As I sat in the patient room waiting for the doctor to come in, I knew something was wrong. It was taking much longer than it usually did and I began to worry. I was 17 weeks pregnant and up until this point things had gone well. That was until 24 hours before when I realized some test results never came back in the mail like they should have when all was "normal". As I sat there watching the door handle and waiting to hear the rustling of my chart, I envisioned a little girl. I had no idea yet what we were having but I was sure it was a girl. She was wearing a dress that matched her big sister but she didn't look like them and something was very, very wrong...she had Down syndrome.

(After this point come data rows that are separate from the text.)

$ cat src/flat_wrapper.sv
// flat-port wrapper written by rule: the top's interface ports become plain ports
module color_bounce_render_flat 
#(
  parameter logic [7:0] BALL_X       = 8'd40,
  parameter int         BALL_SIZE    = 4,
  parameter int         PLAT_W       = 16,
  parameter int         PLAT_H       = 2,
  parameter logic [6:0] PLAT_Y0      = 7'd30,
  parameter logic [6:0] PLAT_SPACING = 7'd24,
  parameter logic [2:0] BG_COLOUR    = 3'b000
)
  (clk, reset, prev_ball_in, curr_ball_in, color_ball_in, color_plats_in, position_plats_in, bus_start, bus_busy, bus_done, bus_x, bus_y, bus_colour, bus_plot);
  color_bounce_render_if bus_i ();
  input  logic clk;
  input  logic reset;
  input  logic [7:0] prev_ball_in;
  input  logic [7:0] curr_ball_in;
  input  logic [2:0] color_ball_in;
  input  logic [11:0] color_plats_in;
  input  logic [27:0] position_plats_in;
  input wire logic [$bits(bus_i.start)-1:0] bus_start;
  output wire logic [$bits(bus_i.busy)-1:0] bus_busy;
  output wire logic [$bits(bus_i.done)-1:0] bus_done;
  output wire logic [$bits(bus_i.x)-1:0] bus_x;
  output wire logic [$bits(bus_i.y)-1:0] bus_y;
  output wire logic [$bits(bus_i.colour)-1:0] bus_colour;
  output wire logic [$bits(bus_i.plot)-1:0] bus_plot;
  assign bus_i.start = bus_start;
  assign bus_busy = bus_i.busy;
  assign bus_done = bus_i.done;
  assign bus_x = bus_i.x;
  assign bus_y = bus_i.y;
  assign bus_colour = bus_i.colour;
  assign bus_plot = bus_i.plot;
  color_bounce_render #(.BALL_X(BALL_X), .BALL_SIZE(BALL_SIZE), .PLAT_W(PLAT_W), .PLAT_H(PLAT_H), .PLAT_Y0(PLAT_Y0), .PLAT_SPACING(PLAT_SPACING), .BG_COLOUR(BG_COLOUR)) u_core (.clk(clk), .reset(reset), .prev_ball_in(prev_ball_in), .curr_ball_in(curr_ball_in), .color_ball_in(color_ball_in), .color_plats_in(color_plats_in), .position_plats_in(position_plats_in), .bus(bus_i));
endmodule
$ cat config.mk
export PLATFORM = sky130hd
export DESIGN_NAME = color_bounce_render_flat
export DESIGN_NICKNAME = d
export VERILOG_FILES = /design/src/rtl/color_bounce_render_if.sv /design/src/rtl/color_bounce_render.sv /design/src/flat_wrapper.sv
export SDC_FILE = /design/constraint.sdc
export NUM_CORES = 1
export LEC_CHECK = 0
export BUFFER_PORTS_ARGS = -buffer_cell sky130_fd_sc_hd__buf_2
export CAP_MARGIN = 30
export CORE_MARGIN = 10
export CORE_UTILIZATION = 35
export DETAILED_ROUTE_END_ITERATION = 12
export RECOVER_POWER = 50
export SLEW_MARGIN = 20
export SYNTH_ARGS = -nofsm -noshare
export SYNTH_HDL_FRONTEND = slang
export SYNTH_SLANG_ARGS = --single-unit
$ cat constraint.sdc
create_clock -name clk -period 3.7 [get_ports clk]
set_input_delay 0.185 -clock clk [delete_from_list [all_inputs] [get_ports clk]]
set_output_delay 0.185 -clock clk [all_outputs]
set_load 0.05 [all_outputs]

The doctor finally came in and after too much small talk, my biggest fear was confirmed. The test results did not come back normal and the probability of my baby having Down syndrome was very high. During the next few days further testing was done and on December 26, 2008 we found out through an amniocentesis that we would be having a little boy and he in fact had Down syndrome. He also had a major heart defect that would require surgery.
That day was one of the worst days of my life. I felt like the perfect baby we were supposed to be having was taken away from us. So many terrible thoughts went through my head. For a brief minute I thought to myself-
maybe he won't survive, maybe his heart defect is too big to fix, maybe that would be for the better. Having a child with special needs was NOT in my big life plan after all. I did not sign up for it and really wanted no part of it. I knew we had options, which thinking back now brings me to tears because although I would have never ended the pregnancy, it's estimated that 9 out of 10 women do. 9 out of 10 women didn't want the baby I was going to have.
Where was God in all of this? I felt like he left us to sift through this huge mess. Did he just let our baby have Down syndrome and now he wasn't going to help us out? As the weeks went on I would think how did this happen to me? I was a college athlete, did well in school, I was healthy. Things came pretty easy to me and that's how it was supposed to be for my children...
PRIDE. I would see other pregnant women glowing, knowing nothing was wrong with their baby, all would be perfect for them....
JEALOUSY. I would read the statistics about children with Down syndrome and clinch my fists....
ANGER. And then I would see an adult with Down syndrome walking around in the store with most likely their elderly parent....
SADNESS. All these feelings:
pride, jealousy, anger, and
sadness came to me and I couldn't understand why God was allowing all of this. Why would he bring me such terrible feelings from a little baby I was about to have?
I had 5 months to prepare for this baby and in those 5 months I prayed a lot. I began to realize that these feelings were not from God. God isn't about pride, jealousy, anger or sadness. He's about love. And once I saw that
my life plan was never really in my hands but in God's hands, I saw that this baby must be part of a much greater plan than mine.
"For I know the plans I have for you," declares the Lord," plans to prosper you and not to harm you, plans to give you hope and a future."
Jeremiah 29:11
And then I realized that God didn't just let Down syndrome happen. He made my son carefully just like he made my daughters but with a little something extra;)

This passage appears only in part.